On July 25^th, 2018 at approximately 20:00 local time (UTC 22:00), local police reported that residents of the town of Qaanaaq, Greenland experienced ground shaking accompanied by a brightening of the sky, believing the phenomenon to be caused by a nearby meteorite strike. Following the event, the NASA Center for Near-Earth Object Studies (CNEOS) database of Fireballs Detected by U.S. Government Sensors reported that an atmospheric fireball event occurred on 7/25/2018 at 21:55:26 UTC, located 50 km to the south of Qaanaaq and 50 km to the north of Thule Air Force Base, coincident with the Qaanaaq fireball. CNEOS calculated the bolide had a velocity of 24.4 km/s and a total impact energy of 2.1 kilotons of TnT, with a N-NE trajectory and was brightest at 43 km altitude.

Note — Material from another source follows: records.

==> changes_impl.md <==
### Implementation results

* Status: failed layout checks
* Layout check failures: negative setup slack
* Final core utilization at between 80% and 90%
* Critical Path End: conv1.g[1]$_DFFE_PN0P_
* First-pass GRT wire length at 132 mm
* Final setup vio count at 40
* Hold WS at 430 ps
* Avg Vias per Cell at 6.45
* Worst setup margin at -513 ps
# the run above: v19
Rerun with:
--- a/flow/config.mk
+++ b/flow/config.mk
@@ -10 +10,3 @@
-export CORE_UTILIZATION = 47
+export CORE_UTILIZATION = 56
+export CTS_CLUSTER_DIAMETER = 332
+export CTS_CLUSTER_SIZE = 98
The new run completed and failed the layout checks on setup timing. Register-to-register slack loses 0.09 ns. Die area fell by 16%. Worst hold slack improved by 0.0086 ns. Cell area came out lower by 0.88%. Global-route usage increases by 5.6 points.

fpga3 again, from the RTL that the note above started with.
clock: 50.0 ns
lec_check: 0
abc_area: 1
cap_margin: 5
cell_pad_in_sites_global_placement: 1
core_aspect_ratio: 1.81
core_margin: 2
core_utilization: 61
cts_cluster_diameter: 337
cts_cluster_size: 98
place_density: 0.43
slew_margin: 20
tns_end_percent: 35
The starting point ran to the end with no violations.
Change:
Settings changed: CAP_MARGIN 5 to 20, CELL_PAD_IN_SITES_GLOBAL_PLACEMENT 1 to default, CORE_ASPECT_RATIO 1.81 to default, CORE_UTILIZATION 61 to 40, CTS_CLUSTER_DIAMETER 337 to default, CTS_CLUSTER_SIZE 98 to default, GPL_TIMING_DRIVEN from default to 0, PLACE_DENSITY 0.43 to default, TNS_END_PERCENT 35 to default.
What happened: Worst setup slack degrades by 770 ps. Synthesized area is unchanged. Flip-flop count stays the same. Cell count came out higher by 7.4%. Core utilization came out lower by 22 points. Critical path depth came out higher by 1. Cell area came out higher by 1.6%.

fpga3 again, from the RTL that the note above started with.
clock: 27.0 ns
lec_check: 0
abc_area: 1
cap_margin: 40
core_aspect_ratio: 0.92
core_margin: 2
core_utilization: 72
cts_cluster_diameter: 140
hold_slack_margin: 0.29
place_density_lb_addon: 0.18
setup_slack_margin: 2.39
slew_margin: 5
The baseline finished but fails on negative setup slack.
## job 101
Design SevenSegmentALU, start of the top module:
module SevenSegmentALU(
    input clk, 
    input reset,
    input onesBtn, 
    input tensBtn, 
    input hundredsBtn, 
    input sign, 
    input enter, 
    output [6:0] seg,
    output [3:0] anode 
);
Size in the first run: roughly 1200 cells after synthesis, ~180 flip-flops, about 18 I/O pins.
==> flow/config.mk <==
export PLATFORM = sky130hd
export DESIGN_NAME = SevenSegmentALU
export DESIGN_NICKNAME = SevenSegmentALU
export VERILOG_FILES = /design/flow/design.v
export SDC_FILE = /design/flow/constraint.sdc
export NUM_CORES = 4
export LEC_CHECK = 0
export ABC_AREA = 1
export CAP_MARGIN = 5
export CELL_PAD_IN_SITES_GLOBAL_PLACEMENT = 2
export CORE_ASPECT_RATIO = 1.21
export CORE_MARGIN = 5
export CORE_UTILIZATION = 30
export CTS_CLUSTER_DIAMETER = 305
export CTS_CLUSTER_SIZE = 37
export GPL_TIMING_DRIVEN = 1
export HOLD_SLACK_MARGIN = 0.08
export PLACE_DENSITY_LB_ADDON = 0.1
export SLEW_MARGIN = 5
export TNS_END_PERCENT = 95
==> flow/constraint.sdc <==
create_clock -name core_clock -period 3.65 [get_ports {clk}]
set_input_delay 0.7300 -clock core_clock [delete_from_list [all_inputs] [get_ports {clk}]]
set_output_delay 0.7300 -clock core_clock [all_outputs]
set_load 0.01 [all_outputs]
run.sh (not shown) runs the stock make flow with config.mk's settings and CLKGATE_MAP_FILE=.
Job 101: flow complete, layout not clean; failing: setup timing
## Diff of input files: job 102 against job 101
Settings: removing HOLD_SLACK_MARGIN (formerly 0.08); removing TNS_END_PERCENT (formerly 95); removing GPL_TIMING_DRIVEN (formerly 1); changing SLEW_MARGIN from 5 to 20; changing CTS_CLUSTER_SIZE from 37 to 100; changing CORE_UTILIZATION from 30 to 57; removing CORE_ASPECT_RATIO (formerly 1.21); removing CTS_CLUSTER_DIAMETER (formerly 305); removing PLACE_DENSITY_LB_ADDON (formerly 0.1); changing CAP_MARGIN from 5 to 20; removing CELL_PAD_IN_SITES_GLOBAL_PLACEMENT (formerly 2); changing CORE_MARGIN from 5 to 2; changing the clock period (ns, I/O delays scaled along) from 3.65 to 4.87.
--- outcome ---
- Of job 101 and job 102, only job 101 fails to finish with a clean layout.
- Status job 101: flow complete, layout not clean - setup timing
- The internal power of job 102 was superior to that of job 101.
- From job 101 to job 102 the numbers moved as follows: net count after synthesis now sits at about the same level; global-route usage now sits higher; total wirelength of the detailed-routed design now sits lower; net switching power now sits lower.
[inputs] job 103 vs job 102
Settings: CTS_CLUSTER_SIZE: 100 -> unset; CORE_UTILIZATION: 57 -> 58; ABC_AREA: 1 -> unset; the clock period (ns, I/O delays scaled along): 4.87 -> 4.7.
[summary]
Across job 102 and job 103, a clean result was obtained everywhere but in job 103. The flow completed for job 103, but it is not clean: the layout still shows setup timing. [compare] base=job 102 new=job 103: post-detailed-routing wire length shows an increase of 170 um; cell area after layout up 200 um^2. Sequential share of layout area delta for job 103 relative to job 102: 0.71 points lower. Destination of the critical timing path: sum[9] -> job 102, sum[11] -> job 103. The via density per instance reported for job 103 is greater than that of job 102 by about 2.2%. Taking job 102 as the reference, in job 103 number of cells on the critical path went down, power share of the combinational group did not really move, final standard cell count with taps included and fillers excluded went down, cell count after placement went down.

* * *

== run A ==
SevenSegmentALU again, from the RTL that the note above started with.
Settings: LEC_CHECK=0, ABC_AREA=1, CAP_MARGIN=20, CELL_PAD_IN_SITES_GLOBAL_PLACEMENT=0, CORE_ASPECT_RATIO=1.21, CORE_MARGIN=2, CORE_UTILIZATION=72, CTS_CLUSTER_SIZE=41, GPL_TIMING_DRIVEN=1, SLEW_MARGIN=0, TNS_END_PERCENT=95; clock period 3.9 ns.
The final report for run A shows a completed flow and a layout that fails verification, specifically setup timing.
Changes in run B relative to run A:
Settings: SLEW_MARGIN: 0 -> 30; PLACE_DENSITY_LB_ADDON: unset -> 0.2; SETUP_SLACK_MARGIN: unset -> 0.45; the clock period (ns, I/O delays scaled along): 3.9 -> 3.92.
Comparing run A with run B, the count of placed standard cells including taps came out essentially unchanged. Higher placement-stage worst setup slack among run A and run B: run B. The flow ended early for run B: it failed with a tool error in global routing. Instance area at placement essentially unchanged between run A and run B. As far as count of input and output buffers goes, run B and run A are indistinguishable; the numbers are identical.
Setup changes, run B to run C
Settings: GPL_TIMING_DRIVEN removed (was 1); TNS_END_PERCENT changed from 95 to 10; SLEW_MARGIN changed from 30 to 20; CORE_ASPECT_RATIO removed (was 1.21); CTS_CLUSTER_SIZE removed (was 41); CELL_PAD_IN_SITES_GLOBAL_PLACEMENT removed (was 0); SETUP_SLACK_MARGIN removed (was 0.45); PLACE_DENSITY_LB_ADDON removed (was 0.2); the clock period (ns, I/O delays scaled along) changed from 3.92 to 3.59.
- Of run B and run C, only run B never reached the final stage.
- Compare run B and run C | starting density of the core higher: run B
- Across both runs, area inside the core boundary was higher for run C than for run B.
- Number of cells produced by synthesis: run B vs run C identical
- Reported for run B and run C, synthesis area per yosys turned out identical to the last digit.
- Run C: pre-CTS worst setup slack is 240 ps lower than what run B reported.
The inputs of run D differ from those of run C as listed below.
Settings: CTS_CLUSTER_DIAMETER now 211, previously not set; CTS_CLUSTER_SIZE now 100, previously not set; TNS_END_PERCENT no longer set, was 10; the clock period (ns, I/O delays scaled along) now 6.93, was 3.59.
Notes after the runs:
[compare] base=run C new=run D: share of the cycle needed by the critical path after routing now sits lower, worst setup slack now sits higher, first-pass GRT wire length now sits lower, placed instance area now sits lower. Between run D and run C, the non-clock buffer count is lower for run D. Run C had finished all stages when the layout checks came back failing, citing setup timing. Run D did not stop at any stage, and its layout met the timing, design-rule and antenna checks.

* * *

## the previous run
SevenSegmentALU again, from the RTL that the note above started with.
Design SevenSegmentALU, start of the top module:
module SevenSegmentALU(
    input clk, 
    input reset,
    input onesBtn, 
    input tensBtn, 
    input hundredsBtn, 
    input sign, 
    input enter, 
    output [6:0] seg,
    output [3:0] anode 
);
Settings: LEC_CHECK=0, CAP_MARGIN=20, CELL_PAD_IN_SITES_GLOBAL_PLACEMENT=1, CORE_MARGIN=2, CORE_UTILIZATION=40, CTS_CLUSTER_DIAMETER=237, HOLD_SLACK_MARGIN=-0.08, SLEW_MARGIN=20; clock period 10.0 ns.
The previous run has completed all stages; timing, DRC and antenna checks passed.
Here is what was changed in the inputs of the current run compared with the previous run.
- ABC_AREA now 1, previously not set
- HOLD_SLACK_MARGIN now -0.01, was -0.08
- CAP_MARGIN now 10, was 20
- GPL_TIMING_DRIVEN now 0, previously not set
- TNS_END_PERCENT now 65, previously not set
- CORE_ASPECT_RATIO now 0.5, previously not set
- PLACE_DENSITY now 0.55, previously not set
- CORE_UTILIZATION now 54, was 40
[summary]
The current run: full flow OK, the timing, design-rule and antenna checks passed
Compared the current run vs the previous run, and non-clock buffer count is up in the current run.
Re slack of the critical path: the previous run was lower than the current run.
The current run against the previous run: core utilization went up, fraction of power consumed by the clock network went down.
After detailed routing, the previous run needs more wire than the current run.
secondNumber[1] as the launch point of the critical path was reported by the current run, and secondNumber[10] by the previous run.
Summary of the current run over the previous run: sequential share of layout area moved down, first-pass GRT wire length decreased about 0.9%.
==> willow: inputs <==
==> flow/design.v <==
`timescale 1ns / 1ps
module alu_top(
    input             clk,
    input      [31:0] a_in,
    input      [31:0] b_in,
    input      [3:0]  aluc_in,
    output reg [31:0] r_out,
    output reg        zero_out,
    output reg        overflow_out
    );
    reg  [31:0] a_q, b_q;
    reg  [3:0]  aluc_q;
    wire [31:0] r;
    wire        zero, overflow;
    alu u_alu(.a(a_q), .b(b_q), .overflow(overflow), .zero(zero), .r(r), .aluc(aluc_q));
    always @(posedge clk) begin
        a_q          <= a_in;
        b_q          <= b_in;
        aluc_q       <= aluc_in;
        r_out        <= r;
        zero_out     <= zero;
        overflow_out <= overflow;
    end
endmodule

`timescale 1ns / 1ps
module alu(
    input [31:0]a,
    input [31:0]b,
    output overflow,
    output zero,
    output [31:0]r,
    input [3:0] aluc   
    );
    parameter Add    =    3'b000;     
    parameter Addu    =    3'b010;     
    parameter Sub    =     3'b001;     
    parameter Subu    =    3'b011;     
    parameter And    =    3'b100;     
    parameter Or    =    3'b101;     
    parameter Xor    =    3'b110;     
	 parameter Lui1    =    3'b111;     
	 wire signed [31:0] sa=a,sb=b;
	 reg [32:0]result;
always@(*)begin
        case(aluc)
            Addu: begin
                result=a+b;
            end
            Subu: begin
                result=a-b;
            end
            Add: begin
                result=sa+sb;
            end
            Sub: begin
                result=sa-sb;
            end
            And: begin
                result=a&b;
            end
            Or: begin
                result=a|b;
            end
            Xor: begin
                result=a^b;
            end
            Lui1: begin
				result = {b[15:0], 16'b0};
				end
            default:
                result=a+b;
        endcase
    end
    assign r=result[31:0];
    assign zero=(r==32'b0)?1:0;
    assign overflow=result[32];
endmodule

Coincidentally, in May-August 2018, the Seismometer to Investigate Ice and Ocean Structure (SIIOS) team placed a seismic array situated 70 km to the north of Qaanaaq that includes multiple broadband, high sample rate seismometers configured into an analog Europa lander array, and a local 2 km aperture 4-station broadband seismometer array. The mission of the SIIOS experiment was to obtain a seismic database in a cyrospheric environment that will be used to plan for the execution and operation of future missions to icy ocean worlds. Based upon seismic recordings collected by our SIIOS seismometers and augmented by the Danish Seismological Network broadband stations TULEG and NEEM, we have located a candidate seismic event consistent with the trajectory of the projected impact point of the fireball, with an epicenter situated in the vicinity of Humboldt glacier on the Greenland ice sheet. Both atmospheric effects of the bolide and seismic energy from the putative impact were observed on seismic instruments within 350 km of the fireball. The energy of the seismic event was predominantly centered at high frequency (30 Hz) and only resolved on instruments with >100 samples per second. This candidate seismic impact event recorded by a lander-based seismic system is the first high-fidelity seismic analog for icy world impact events and will inform impact science across objects throughout the Solar System.